Of course, this general disregard and do-what-I-want attitude is what makes Westerberg such a star, let us not forget that. And if he was delivering us songs like "Skyway" and cutting them off in the middle, songs that are alive and have something to say, as he sings from his gut, I would have no problem with his decision to leave the songs as they were.
However, Westerberg goes full circle with this idea. Putting little detail into the songs, picking up a guitar, playing something, walking away, and doing it again, regardless of any errors, even on songs that need attention and some care because they just don't even attempt to make a statement or be anything more than background filler.

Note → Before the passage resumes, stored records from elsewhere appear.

==> job 6862 <==
==> flow/design.v <==
module top_level(f1,f2,p,in_1,in_2,out,clk,clk2);
input [7:0]in_1, in_2;
input clk;
input clk2;
input [15:0]p;   
input [15:0]f1,f2;  
output [15:0]out;
wire [15:0]a,b;
wire [15:0]r1,r2,r3,r4,r5;
convert inst_1(.float(a), .int8(in_1), .clk(clk));  
convert inst_2(.float(b), .int8(in_2), .clk(clk));
mult inst_3(.B(f1), .C(r1), .A(a), .clk(clk));   
mult inst_4(.B(f2), .C(r2), .A(b), .clk(clk));
main_adder inst_5 (.AA(r1), .BB(r2),.clk(clk), .R_add(r3)); 
mux inst_6(.in1(r4), .in2(p), .sel(clk2), .out(r5));  
main_adder inst_7 (.AA(r3), .BB(r5),.clk(clk), .R_add(r4));  
assign out=r4;
endmodule
module convert( float, int8,clk);
input clk;
output [15:0] float;
input [7:0] int8;
reg [4:0] exp;
reg [9:0] mantissa;
integer i;
always @(negedge clk)
begin
if(int8 != 8'b0) 
begin
for(i = 0; i < 8; i = i + 1)
    if(int8[i]) 
      exp = i;
      if(exp < 10)
      mantissa = int8 << (10 - exp);
      else
      mantissa = int8;
      exp = exp + 15;
 end
else begin
 mantissa=0;
exp=0;
    end
end
assign float = {1'b0, exp, mantissa};
endmodule
module mult(B,C, A, clk);
input  [15:0]A;
input clk;
input [15:0]B;
output reg    [15:0]C;
wire          [5:0]e;   
wire           [21:0]m;  
wire            [10:0]A_m;     
wire            [10:0]B_m;     
reg           [4:0]C_e;  
wire            C_sign;  
reg           [9:0]C_m;  
assign C_sign=(A[15]^B[15]); 
assign e[5:0]=(A[14:10]+B[14:10]-4'b1111); 
assign A_m[10:0]={1'b1, A[9:0]};
assign B_m[10:0]={1'b1, B[9:0]};
assign m[21:0]=(A_m[10:0])*(B_m[10:0]);   
always@(posedge clk)
begin
if (A==0)   
  begin
  C<=16'b0;
  end
else begin
    if (m[21]==1'b1) 
    begin
    C_m=m[20:11];
    C_e=e[4:0]+m[21];
    C<={C_sign,C_e[4:0],C_m[9:0]};
    end 
    else begin
    C_m=m[19:10];
    C_e=e[4:0]+m[21];
    C<={C_sign,C_e[4:0],C_m[9:0]};
    end
end
end
endmodule
module main_adder (AA, BB,clk, R_add);
input [15:0] AA, BB; 
input clk;             
output  [15:0] R_add;                
wire [14:0]temp_Sum_M_C; 
wire [13:0]temp_Sub_M_C, temp_lza_count_reg;
wire [15:0]temp_L, temp_S;
compare_adder inst_1  (.C_L(temp_L), .C_S(temp_S), .A(AA), .B(BB),.clk(clk));  
shift_adder inst_2    ( temp_sign, temp_Sum_M_C, temp_Sub_M_C, temp_lza_count_reg, temp_L, temp_S,clk);
adder inst_3          (R_add, temp_L, temp_S, temp_sign, temp_Sum_M_C, temp_Sub_M_C, temp_lza_count_reg,clk );
endmodule
module compare_adder (C_L, C_S, A, B,clk);
input [15:0] A, B;
input clk;
output reg[15:0] C_L, C_S;
always@ (posedge clk)
if (A[14:0]>=B[14:0])
 begin
C_L<=A[15:0]; C_S<=B[15:0];
 end
 else begin
C_L<=B[15:0]; C_S<=A[15:0];
 end
endmodule
module shift_adder ( sign, Sum_M_C, Sub_M_C, lza_count_reg,L, S,clk);
input [15:0] L, S;  
input clk;             
output reg sign;                       
reg [13:0] M_C_L, M_C_S;        
reg [13:0]M_C_Lnew, M_C_Snew;   
output  reg[14:0] Sum_M_C;             
output  reg[13:0] Sub_M_C;            
reg [13:0] Sub_M_CS;                     
output reg [13:0] lza_count_reg;                
reg [4:0] count; 
always@ (*)
begin
M_C_L[13:0]={1'b1, L[9:0], 3'b000};                      
M_C_S[13:0]={1'b1, S[9:0], 3'b000};
sign=L[15];                                              
M_C_Snew[13:0]=M_C_S[13:0]>>(L[14:10]-S[14:10]);         
M_C_Lnew[13:0]=M_C_L[13:0];                              
Sum_M_C[14:0]=M_C_Lnew[13:0]+ M_C_Snew[13:0];            
Sub_M_C[13:0]=M_C_Lnew[13:0]- M_C_Snew[13:0];            
begin 
lza_count_reg=14;                                            
for( count=0; count<14; count=count+1 ) 
if( Sub_M_C[ count ] ) 
lza_count_reg=13-count; 
end 
end
endmodule
module adder(R_add, L, S, sign, Sum_M_C, Sub_M_C,lza_count_reg,clk );
input clk;
input [15:0] L, S;               
input sign;                       
input [14:0] Sum_M_C;             
input [13:0] Sub_M_C;            
reg [13:0] Sub_M_CS;                     
input [13:0] lza_count_reg;                
output reg [15:0] R_add;                
always @(posedge clk)
begin
if (L==0 &  S==0)
  begin
  R_add<=16'b0;
  end
  else begin
if (L[15]^S[15]==0)            
 begin
R_add[15]<=sign;                      
R_add[14:10]<=L[14:10]+Sum_M_C[14];   
 if (Sum_M_C[14]==1)
 begin
 R_add[9:0]<=Sum_M_C[13:4];
 end 
 else begin
 R_add[9:0]<=Sum_M_C[12:3];             
 end
 end 
 else begin                         
R_add[15]<=sign;
R_add[14:10]<=L[14:10]-lza_count_reg;
Sub_M_CS[13:0]=(Sub_M_C[13:0]<<lza_count_reg);
R_add[9:0]<=Sub_M_CS[12:3];          
end
end
end
endmodule
module mux(in1, in2, sel, out);  
input [15:0]in1,in2;
input sel;
output reg [15:0]out;
 always @ (*)  
 begin : MUX        
   if (sel == 1'b0) begin
      out = in1;
   end else begin
       out = in2 ;
   end
end
endmodule  
==> flow/run.sh <==
#!/bin/bash
# the make line also repeats each setting of config.mk as NAME=value (left out here)
make -C /OpenROAD-flow-scripts/flow DESIGN_CONFIG=/design/flow/config.mk WORK_HOME=/design/flow/orfs CLKGATE_MAP_FILE= finish
==> flow/config.mk <==
export PLATFORM = sky130hd
export DESIGN_NAME = top_level
export DESIGN_NICKNAME = top_level
export VERILOG_FILES = /design/flow/design.v
export SDC_FILE = /design/flow/constraint.sdc
export NUM_CORES = 4
export LEC_CHECK = 0
export ABC_AREA = 1
export CAP_MARGIN = 25
export CELL_PAD_IN_SITES_DETAIL_PLACEMENT = 0
export CORE_MARGIN = 5
export CORE_UTILIZATION = 40
export CTS_CLUSTER_DIAMETER = 319
export CTS_CLUSTER_SIZE = 10
export HOLD_SLACK_MARGIN = 0.25
export MIN_ROUTING_LAYER = met1
export PLACE_DENSITY_LB_ADDON = 0.02
export SLEW_MARGIN = 10
export TNS_END_PERCENT = 85
==> flow/constraint.sdc <==
create_clock -name core_clock -period 15.8 [get_ports {clk}]
set_input_delay 3.1600 -clock core_clock [delete_from_list [all_inputs] [get_ports {clk}]]
set_output_delay 3.1600 -clock core_clock [all_outputs]
set_load 0.01 [all_outputs]
==> job 9505 (differences from job 6862) <==
ABC_AREA = not set   (was 1)
CAP_MARGIN = 20   (was 25)
CELL_PAD_IN_SITES_DETAIL_PLACEMENT = not set   (was 0)
CORE_MARGIN = 2   (was 5)
CTS_CLUSTER_DIAMETER = not set   (was 319)
CTS_CLUSTER_SIZE = not set   (was 10)
HOLD_SLACK_MARGIN = not set   (was 0.25)
MIN_ROUTING_LAYER = not set   (was met1)
PLACE_DENSITY_LB_ADDON = not set   (was 0.02)
SLEW_MARGIN = 20   (was 10)
TNS_END_PERCENT = not set   (was 85)
==> flow/constraint.sdc (replaced) <==
create_clock -name core_clock -period 13.5 [get_ports {clk}]
set_input_delay 2.7000 -clock core_clock [delete_from_list [all_inputs] [get_ports {clk}]]
set_output_delay 2.7000 -clock core_clock [all_outputs]
set_load 0.01 [all_outputs]
==> results <==
Buf+Inv Stages, Crit Path: job 6862 7; job 9505 5
MUX share of area: job 6862 0.826%; job 9505 5.98%
Run status: job 6862 timing/DRC/antenna clean; job 9505 timing/DRC/antenna clean
Total number of cells along the worst setup path: job 6862 34; job 9505 28
Worst setup slack before clock tree synthesis: job 6862 877 ps; job 9505 -51.6 ps
Detailed-routed wire length on met2: job 6862 28700 um; job 9505 27600 um
Length of routed wiring on met1: job 6862 23300 um; job 9505 24800 um
Post-Layout Cell Count: job 6862 3553; job 9505 3296
Number of global-route vias before repair: job 6862 17649; job 9505 18193
Transition time at the pin with the least slew margin: job 6862 934 ps; job 9505 1000 ps
Highest cell delay on the worst timing path: job 6862 590 ps; job 9505 530 ps
All-layer global routing usage: job 6862 20.9%; job 9505 21.4%
DIE WIDTH: job 6862 232 um; job 9505 231 um
Unique cell types: job 6862 54; job 9505 110
Portion of the layout cell area used by clock cells: job 6862 3.42%; job 9505 3.20%
Number of rows created at floorplan: job 6862 81; job 9505 83
Via Count: job 6862 17619; job 9505 17928
Tap Cells: job 6862 664; job 9505 680
Post-synthesis share of cell area spent on full adders, half adders and majority gates: job 6862 31.2%; job 9505 29.8%
Length of the first detailed-routing pass in iterations: job 6862 6; job 9505 5
Clock Latency Late Sink: job 6862 500 ps; job 9505 480 ps


==> job 2276 <==
RTL: the design.v shown in full above, as it stands there.
make LEC_CHECK=0 CAP_MARGIN=20 CELL_PAD_IN_SITES_DETAIL_PLACEMENT=2 CORE_MARGIN=2 CORE_UTILIZATION=40 MIN_ROUTING_LAYER=met2 SLEW_MARGIN=20 TNS_END_PERCENT=85 finish   # period 13.5 ns
run.sh (not shown) runs the stock make flow with config.mk's settings and CLKGATE_MAP_FILE=.
==> job 8240: changes against job 2276 <==
Settings changed: ABC_AREA from default to 1, CELL_PAD_IN_SITES_DETAIL_PLACEMENT 2 to default, CORE_UTILIZATION 40 to 71, MIN_ROUTING_LAYER met2 to default, PLACE_DENSITY from default to 0.42, TNS_END_PERCENT 85 to default.
==> flow/constraint.sdc (replaced) <==
create_clock -name core_clock -period 18.2 [get_ports {clk}]
set_input_delay 3.6400 -clock core_clock [delete_from_list [all_inputs] [get_ports {clk}]]
set_output_delay 3.6400 -clock core_clock [all_outputs]
set_load 0.01 [all_outputs]
==> metrics.csv <==
stage;metric;value;unit
status;status;did not finish;
status;Failed at;global routing (5_1_grt);
status;stop err;[ERROR GRT-0232] Routing congestion too high. Check the congestion heatmap in the GUI.;
grt;GR Util met1;0;%
synthesis;post-synth net total;2990;
synthesis;yosys stat area;20640;µm²
synthesis;Adder Share, Synth;29.80;%
synthesis;number of distinct library cells after synthesis;110;
synthesis;register share after synthesis;15.32;%
grt;met3 usage;86.87;%
synthesis;syn avg cell area;8.153;µm²
synthesis;top-count cell post-synth;inv_1;
floorplanning;DIE HEIGHT;231.2;µm
synthesis;ys cells;2532;
-- figures above: job 2276

==> metrics.csv <==
stage;metric;value;unit
status;status;complete, no violations;
sta;final setup violation count;0;
grt;vias in the first global route;18572;
floorplanning;DIE HEIGHT;170.5;µm
synthesis;Adder Share, Synth;31.17;%
grt;GR Util met1;45.04;%
synthesis;syn avg cell area;6.932;µm²
critical_path;stages on the worst setup path;33;
synthesis;post-synth net total;3298;
synthesis;register share after synthesis;16.06;%
synthesis;ys cells;2841;
synthesis;post-synthesis cell count;2841;
grt;met3 usage;6.130;%
placement;hpwl dp;41300;µm
synthesis;yosys stat area;19690;µm²
detailed_routing;Top Metal Used;met4;
-- figures above: job 8240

This attitude was carried over to Westerberg's recent in-store in Portland, Oregon at Music Millennium, where he seemed to not care at all, playing Mats songs (which was quite the treat, don't get me wrong), albeit no rehearsals or practice whatsoever. He came to the fans, played the songs, and seemed to only give a darn about his new stuff. The rest was a passing memory to him, as he obliged fans and gave them what they wanted, even if it made him unhappy.
I wanted so much to love both these albums. I think the Grandpaboy EP features some of the best post-Mats Westerberg songs, and that all three of his solo albums - 14 Songs, Eventually, and Suicaine Gratification- have exceptional works that will go down as some of Westerberg's best pieces.
But, what Westerberg has given us here is stuff he threw together and called a record, recording it entirely at home, producing it himself, and just putting something to tape and hoping, because it is Westerberg, fans will eat it up.
What Westerberg needs is to either not care enough to the point where he wants to have fun again, which is not the case here, or get together with some collaborators (like a producer who can push him) and put his heart and soul into it. I still believe in Paul and will wait for this day. In the interim, I still listen to these two albums, as they are both decent, but they make me feel cold and empty. I'll give them both a B-.